Palazzo “TURSI”… ma che vuol dire “TURSI”? a cura di Giovanni Gatto

 Iniziamo una serie di articoli sulla città di Genova a cura di Giovanni Gatto


Palazzo “TURSI”… ma che vuol dire “TURSI”?


Palazzo Tursi, oggi sede del comune di Genova, fu costruito a partire dal 1560, nell’ambito della grande ristrutturazione della zona di Via Nuova (oggi Via Garibaldi), per conto di Nicolò Grimaldi. È il più grande dei Palazzi dei Rolli, poiché costruito su oltre due dei lotti di terreno messi all’asta nel 1555 dalla Repubblica di Genova.
Nicolò Grimaldi era il banchiere più ricco di Genova, chiamato “u sciù re”, per le sue enormi ricchezze; si dice che lui amasse addirittura farsi chiamare “u re di re”, poiché quasi tutti i regnanti d’Europa, grandi e piccoli, erano indebitati con lui. Purtroppo per il nostro Nicolò, i re di Spagna avevano, a quei tempi, il vizietto di dichiarare bancarotta quando non riuscivano più a ripagare i debiti o anche semplicemente gli interessi sul debito.
Dal al 1570 in poi, i monarchi e i nobili di Spagna, impegnati in costose guerre con la Francia e vittime della pirateria inglese che colpiva i mitici “galeoni” che portavano in Europa – talvolta direttamente a Genova - le ricchezze delle Americhe, iniziarono a pagare gli interessi cedendo terreni, città e titoli nobiliari dell’Italia del Sud.
Infine intorno al 1580, con la definitiva dichiarazione di insolvenza della corona di Spagna, Nicolò dovette ridimensionare il suo stile di vita (tranquilli! Non divenne povero…) e nel 1593 fu costretto a vendere anche il suo palazzo a Giovanni Andrea Doria, nipote del grande Ammiraglio e pure lui banchiere, che lo diede in dono al figlio, insieme al titolo nobiliare di Duca di Tursi.
A proposito: Tursi è un paesino della Basilicata, in un angolo remoto della provincia di Matera, di neanche 4000 abitanti, il cui unico vanto, credo, sia quello di dare il nome al più grande palazzo di Genova.

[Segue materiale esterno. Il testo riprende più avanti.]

`src/rtl/uart_pkg.sv`:
```
// Shared definitions for the UART transmitter and receiver: FSM states,
// stop-bit and parity encodings, and a default bit rate.
package uart_pkg;

    // Frame FSM states, shared with uart_rx so debug views line up.
    typedef enum logic [2:0] {
        IDLE   = 3'd0,
        START  = 3'd1,
        DATA   = 3'd2,
        PARITY = 3'd3,
        STOP   = 3'd4
    } uart_state_e;

    // stop_bits encoding: 0 is one stop bit, any non-zero value is two.
    localparam logic [1:0] STOP_ONE = 2'd0;
    localparam logic [1:0] STOP_TWO = 2'd1;

    // parity_type encoding.
    localparam logic PARITY_EVEN = 1'b0;
    localparam logic PARITY_ODD  = 1'b1;

    localparam logic [31:0] DEFAULT_BAUD = 32'd115200;

    // True when the stop_bits setting asks for a second stop bit.
    function automatic logic two_stop(input logic [1:0] stop_bits);
        return stop_bits != STOP_ONE;
    endfunction

endpackage

```
`src/rtl/uart_baud_gen.sv`:
```
// Fractional phase-accumulator bit-rate generator. Every enabled cycle the
// accumulator advances by baud. When it reaches CLK_FREQ, one bit period has
// elapsed: tick is raised and the modulus is subtracted so the fractional
// remainder carries into the next bit. Long-term timing is therefore exact.
module uart_baud_gen #(
    parameter int CLK_FREQ = 25000000
) (
    input  logic        clk,
    input  logic        rst,
    input  logic        clear,
    input  logic        enable,
    input  logic [31:0] baud,
    output logic        tick
);

    localparam logic [33:0] MODULUS = 34'(CLK_FREQ);

    // The accumulator stays below max(CLK_FREQ, baud), so 33 bits always
    // hold it; the sum is one bit wider so it cannot wrap.
    logic [32:0] acc;
    logic [33:0] sum;

    assign sum  = {1'b0, acc} + {2'b00, baud};
    assign tick = enable && (sum >= MODULUS);

    // Advance the phase while a frame is in progress; restart from zero
    // when a new byte is accepted.
    always_ff @(posedge clk or negedge rst) begin
        if (!rst) begin
            acc <= '0;
        end else if (clear) begin
            acc <= '0;
        end else if (enable) begin
            if (tick) begin
                acc <= 33'(sum - MODULUS);
            end else begin
                acc <= sum[32:0];
            end
        end
    end

endmodule

```
`src/rtl/uart_tx.sv`:
```
// UART transmitter. Accepts one byte per valid/ready handshake and sends it
// LSB first as: start bit, DATA_BITS data bits, optional parity, one or two
// stop bits. Bit timing comes from uart_baud_gen using the rate captured at
// acceptance.
//
// Handshake: a byte is taken on a rising edge where valid && ready. ready is
// high only while idle and baudrate is non-zero. Once taken, every setting
// for that frame is held internally, so inputs may change freely until the
// next handshake. valid while ready is low is ignored (nothing is queued).
// A byte is also refused if baudrate drops to zero in the same cycle, as a
// frame at zero rate would never finish.
module uart_tx
    import uart_pkg::*;
#(
    parameter int CLK_FREQ  = 25000000,
    parameter int DATA_BITS = 8
) (
    input  logic                 clk,
    input  logic                 rst,
    input  logic [31:0]          baudrate,
    input  logic                 valid,
    input  logic [DATA_BITS-1:0] tx_data_input,
    input  logic [1:0]           stop_bits,
    input  logic                 parity_en,
    input  logic                 parity_type,
    output logic                 ready,
    output logic                 tx,
    output logic                 busy
);

    localparam int IDX_W = (DATA_BITS > 1) ? $clog2(DATA_BITS) : 1;
    localparam logic [IDX_W-1:0] LAST_IDX = IDX_W'(DATA_BITS - 1);

    uart_state_e          state, state_n;
    logic [DATA_BITS-1:0] shift_q, shift_n;
    logic [IDX_W-1:0]     idx_q, idx_n;
    logic                 stop2_q, stop2_n;
    logic [31:0]          baud_q;
    logic                 par_en_q;
    logic                 par_bit_q;
    logic                 two_stop_q;
    logic                 tx_q, tx_n;
    logic                 ready_q;
    logic                 busy_q;
    logic                 accept;
    logic                 tick;

    assign accept = valid && ready_q && (baudrate != 32'd0);

    uart_baud_gen #(
        .CLK_FREQ(CLK_FREQ)
    ) u_baud_gen (
        .clk   (clk),
        .rst   (rst),
        .clear (accept),
        .enable(state != IDLE),
        .baud  (baud_q),
        .tick  (tick)
    );

    // Next-state logic; each bit ends on a baud tick.
    always_comb begin
        state_n = state;
        shift_n = shift_q;
        idx_n   = idx_q;
        stop2_n = stop2_q;
        case (state)
            IDLE: begin
                if (accept) begin
                    state_n = START;
                    shift_n = tx_data_input;
                    idx_n   = '0;
                    stop2_n = 1'b0;
                end
            end
            START: begin
                if (tick) begin
                    state_n = DATA;
                end
            end
            DATA: begin
                if (tick) begin
                    shift_n = shift_q >> 1;
                    if (idx_q == LAST_IDX) begin
                        state_n = par_en_q ? PARITY : STOP;
                    end else begin
                        idx_n = idx_q + 1'b1;
                    end
                end
            end
            PARITY: begin
                if (tick) begin
                    state_n = STOP;
                end
            end
            STOP: begin
                if (tick) begin
                    if (two_stop_q && !stop2_q) begin
                        stop2_n = 1'b1;
                    end else begin
                        state_n = IDLE;
                    end
                end
            end
            default: begin
                state_n = IDLE;
            end
        endcase
    end

    // Line level for the next cycle, derived from the next state so tx can
    // come straight from a flop and never glitch.
    always_comb begin
        case (state_n)
            START:   tx_n = 1'b0;
            DATA:    tx_n = shift_n[0];
            PARITY:  tx_n = par_bit_q;
            default: tx_n = 1'b1;
        endcase
    end

    // FSM, shift register and registered outputs.
    always_ff @(posedge clk or negedge rst) begin
        if (!rst) begin
            state   <= IDLE;
            shift_q <= '0;
            idx_q   <= '0;
            stop2_q <= 1'b0;
            tx_q    <= 1'b1;
            ready_q <= 1'b0;
            busy_q  <= 1'b0;
        end else begin
            state   <= state_n;
            shift_q <= shift_n;
            idx_q   <= idx_n;
            stop2_q <= stop2_n;
            tx_q    <= tx_n;
            ready_q <= (state_n == IDLE) && (baudrate != 32'd0);
            busy_q  <= (state_n != IDLE);
        end
    end

    // Per-frame settings, captured only at acceptance. The parity bit is
    // worked out once here rather than tracked bit by bit.
    always_ff @(posedge clk or negedge rst) begin
        if (!rst) begin
            baud_q     <= '0;
            par_en_q   <= 1'b0;
            par_bit_q  <= 1'b0;
            two_stop_q <= 1'b0;
        end else if (accept) begin
            baud_q     <= baudrate;
            par_en_q   <= parity_en;
            par_bit_q  <= (^tx_data_input) ^ (parity_type == PARITY_ODD);
            two_stop_q <= two_stop(stop_bits);
        end
    end

    assign tx    = tx_q;
    assign ready = ready_q;
    assign busy  = busy_q;

endmodule
```
**src/rtl/float_to_fix_pipe.sv**
```systemverilog
// float_to_fix_pipe: 3-stage float to signed fixed-point converter with RTZ/RNE rounding and saturation
//   clk_i, rst_i                  clock, synchronous active-high reset
//   s_valid_i/s_ready_o           operand handshake; s_float_i {sign,exp,man}, s_rnd_mode_i 0=RTZ 1=RNE
//   m_valid_o/m_ready_i           result handshake; m_fixed_o signed FIXED_WIDTH result
//   m_nan_o, m_snan_o, m_inf_o    input class flags
//   m_ovf_o, m_inexact_o          finite-input saturation, discarded nonzero fraction
module float_to_fix_pipe #(
    parameter int EXP_WIDTH   = 5,
    parameter int MAN_WIDTH   = 10,
    parameter int FIXED_WIDTH = 40,
    parameter int FRAC_BITS   = 16,
    parameter int FLOAT_WIDTH = 1 + EXP_WIDTH + MAN_WIDTH
) (
    input  logic                   clk_i,
    input  logic                   rst_i,
    input  logic                   s_valid_i,
    output logic                   s_ready_o,
    input  logic [FLOAT_WIDTH-1:0] s_float_i,
    input  logic                   s_rnd_mode_i,
    output logic                   m_valid_o,
    input  logic                   m_ready_i,
    output logic [FIXED_WIDTH-1:0] m_fixed_o,
    output logic                   m_nan_o,
    output logic                   m_snan_o,
    output logic                   m_inf_o,
    output logic                   m_ovf_o,
    output logic                   m_inexact_o
);
    localparam int BIAS  = (1 << (EXP_WIDTH - 1)) - 1;
    localparam int SW    = MAN_WIDTH + 1;
    localparam int SHMAX = BIAS + FRAC_BITS - MAN_WIDTH;
    // largest left-shifted significand plus a carry bit, never narrower than the saturation compare
    localparam int MW0   = MAN_WIDTH + 2 + (SHMAX > 0 ? SHMAX : 0);
    localparam int MW    = MW0 > FIXED_WIDTH + 1 ? MW0 : FIXED_WIDTH + 1;
    localparam logic [MW-1:0] LIM = MW'(1) << (FIXED_WIDTH - 1);

    logic                   v1_q, sign1_q, nan1_q, snan1_q, inf1_q, rnd1_q;
    logic [SW-1:0]          sig1_q;
    logic signed [31:0]     sh1_q;
    logic                   v2_q, sign2_q, nan2_q, snan2_q, inf2_q, inex2_q;
    logic [MW-1:0]          mag2_q;
    logic                   v3_q, nan3_q, snan3_q, inf3_q, ovf3_q, inex3_q;
    logic [FIXED_WIDTH-1:0] fix3_q;

    logic                   ld1, ld2, ld3;
    logic [EXP_WIDTH-1:0]   e_f;
    logic [MAN_WIDTH-1:0]   m_f;
    logic                   e_max, e_zero, nan_d, snan_d, inf_d;
    logic [SW-1:0]          sig_d;
    logic signed [31:0]     sh_d, nsh;
    logic [31:0]            rs;
    logic [SW:0]            t;
    logic                   g, st, inc, inex_d;
    logic [MW-1:0]          mag_d;
    logic                   big, spec, ovf_d, inex3_d;
    logic [FIXED_WIDTH-1:0] mag_t, sat, fix_d;

    assign ld3       = !v3_q || m_ready_i;
    assign ld2       = !v2_q || ld3;
    assign ld1       = !v1_q || ld2;
    assign s_ready_o = ld1;

    always_comb begin
        e_f    = s_float_i[FLOAT_WIDTH-2 -: EXP_WIDTH];
        m_f    = s_float_i[MAN_WIDTH-1:0];
        e_max  = &e_f;
        e_zero = e_f == '0;
        nan_d  = e_max && |m_f;
        snan_d = nan_d && !m_f[MAN_WIDTH-1];
        inf_d  = e_max && m_f == '0;
        sig_d  = {!e_zero, m_f};
        sh_d   = (e_zero ? 32'sd1 : $signed(32'(e_f))) - BIAS + FRAC_BITS - MAN_WIDTH;
    end

    // Right shifts beyond the significand collapse to "everything is sticky"
    always_comb begin
        nsh    = -sh1_q;
        rs     = nsh > SW + 1 ? 32'(SW + 1) : nsh;
        t      = {sig1_q, 1'b0} >> rs;
        g      = t[0];
        st     = |({sig1_q, 1'b0} & ~({(SW + 1){1'b1}} << rs));
        inc    = rnd1_q && g && (st || t[1]);
        mag_d  = sh1_q >= 0 ? MW'(sig1_q) << sh1_q : MW'(t[SW:1]) + MW'(inc);
        inex_d = sh1_q < 0 && (g || st);
    end

    // Magnitude exactly 2^(FIXED_WIDTH-1) is representable only when negative
    always_comb begin
        spec    = nan2_q || inf2_q;
        big     = sign2_q ? mag2_q > LIM : mag2_q > LIM - 1'b1;
        ovf_d   = !spec && big;
        inex3_d = !spec && inex2_q;
        mag_t   = mag2_q[FIXED_WIDTH-1:0];
        sat     = sign2_q ? {1'b1, {(FIXED_WIDTH - 1){1'b0}}} : {1'b0, {(FIXED_WIDTH - 1){1'b1}}};
        fix_d   = nan2_q ? '0 : (inf2_q || big) ? sat : sign2_q ? -mag_t : mag_t;
    end

    always_ff @(posedge clk_i) begin
        if (rst_i) begin
            v1_q <= 1'b0; sign1_q <= 1'b0; nan1_q <= 1'b0; snan1_q <= 1'b0; inf1_q <= 1'b0;
            rnd1_q <= 1'b0; sig1_q <= '0; sh1_q <= '0;
            v2_q <= 1'b0; sign2_q <= 1'b0; nan2_q <= 1'b0; snan2_q <= 1'b0; inf2_q <= 1'b0;
            inex2_q <= 1'b0; mag2_q <= '0;
            v3_q <= 1'b0; nan3_q <= 1'b0; snan3_q <= 1'b0; inf3_q <= 1'b0; ovf3_q <= 1'b0;
            inex3_q <= 1'b0; fix3_q <= '0;
        end else begin
            if (ld1) begin
                v1_q <= s_valid_i;
                if (s_valid_i) begin
                    sign1_q <= s_float_i[FLOAT_WIDTH-1];
                    nan1_q  <= nan_d;
                    snan1_q <= snan_d;
                    inf1_q  <= inf_d;
                    rnd1_q  <= s_rnd_mode_i;
                    sig1_q  <= sig_d;
                    sh1_q   <= sh_d;
                end
            end
            if (ld2) begin
                v2_q <= v1_q;
                if (v1_q) begin
                    sign2_q <= sign1_q;
                    nan2_q  <= nan1_q;
                    snan2_q <= snan1_q;
                    inf2_q  <= inf1_q;
                    mag2_q  <= mag_d;
                    inex2_q <= inex_d;
                end
            end
            if (ld3) begin
                v3_q <= v2_q;
                if (v2_q) begin
                    fix3_q  <= fix_d;
                    nan3_q  <= nan2_q;
                    snan3_q <= snan2_q;
                    inf3_q  <= inf2_q;
                    ovf3_q  <= ovf_d;
                    inex3_q <= inex3_d;
                end
            end
        end
    end

    assign m_valid_o   = v3_q;
    assign m_fixed_o   = fix3_q;
    assign m_nan_o     = nan3_q;
    assign m_snan_o    = snan3_q;
    assign m_inf_o     = inf3_q;
    assign m_ovf_o     = ovf3_q;
    assign m_inexact_o = inex3_q;
endmodule
```
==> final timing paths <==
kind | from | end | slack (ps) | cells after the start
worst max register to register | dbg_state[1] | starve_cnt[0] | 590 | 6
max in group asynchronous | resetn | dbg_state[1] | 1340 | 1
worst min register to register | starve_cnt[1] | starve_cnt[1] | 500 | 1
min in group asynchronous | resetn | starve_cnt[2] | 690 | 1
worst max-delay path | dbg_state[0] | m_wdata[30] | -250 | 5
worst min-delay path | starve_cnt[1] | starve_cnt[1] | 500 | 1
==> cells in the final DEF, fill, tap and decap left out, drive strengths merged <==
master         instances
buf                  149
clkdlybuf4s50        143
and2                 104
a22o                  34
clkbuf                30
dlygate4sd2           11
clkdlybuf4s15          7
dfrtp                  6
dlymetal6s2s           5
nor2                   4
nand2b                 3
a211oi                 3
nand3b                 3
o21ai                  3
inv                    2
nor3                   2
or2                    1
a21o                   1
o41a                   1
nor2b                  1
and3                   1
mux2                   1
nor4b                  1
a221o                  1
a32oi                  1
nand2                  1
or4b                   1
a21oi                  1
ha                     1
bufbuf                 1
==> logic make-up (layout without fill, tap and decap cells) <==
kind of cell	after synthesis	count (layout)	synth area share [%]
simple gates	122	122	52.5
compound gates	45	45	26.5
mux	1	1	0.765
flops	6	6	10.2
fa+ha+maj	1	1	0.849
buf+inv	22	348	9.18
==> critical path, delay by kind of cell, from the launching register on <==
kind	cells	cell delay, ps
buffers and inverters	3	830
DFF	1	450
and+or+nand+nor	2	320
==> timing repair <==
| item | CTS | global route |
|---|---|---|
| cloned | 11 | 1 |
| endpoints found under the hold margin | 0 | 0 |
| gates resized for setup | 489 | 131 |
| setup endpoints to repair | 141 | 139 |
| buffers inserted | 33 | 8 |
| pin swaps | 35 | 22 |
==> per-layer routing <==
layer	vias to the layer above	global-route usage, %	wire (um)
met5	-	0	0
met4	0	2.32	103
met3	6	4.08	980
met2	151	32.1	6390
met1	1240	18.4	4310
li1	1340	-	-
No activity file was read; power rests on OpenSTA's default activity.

Ultima genovesissima nota: Nicolò Grimaldi pur vantando ricchezze enormi condusse una vita piuttosto ritirata e defilata dalle contese politiche del tempo. Da buon Genovese si mostrava poco in pubblico, non dava feste se non in occasione dell'arrivo di qualche importante ospite venuto nel suo palazzo a chieder palanche in prestito, e di lui non esistono ritratti ufficiali, come invece era consuetudine tra i nobili e i ricchi, che spesso chiamavano a Genova i migliori artisti del tempo per farsi immortalare: "Maniman ne vegnan a rumpì u belin"...

Per i non genovesi, l'ultima frase è una tipica espressione genovese, che si potrebbe tradurre con "magari, finisce che vengono a rompermi le scatole".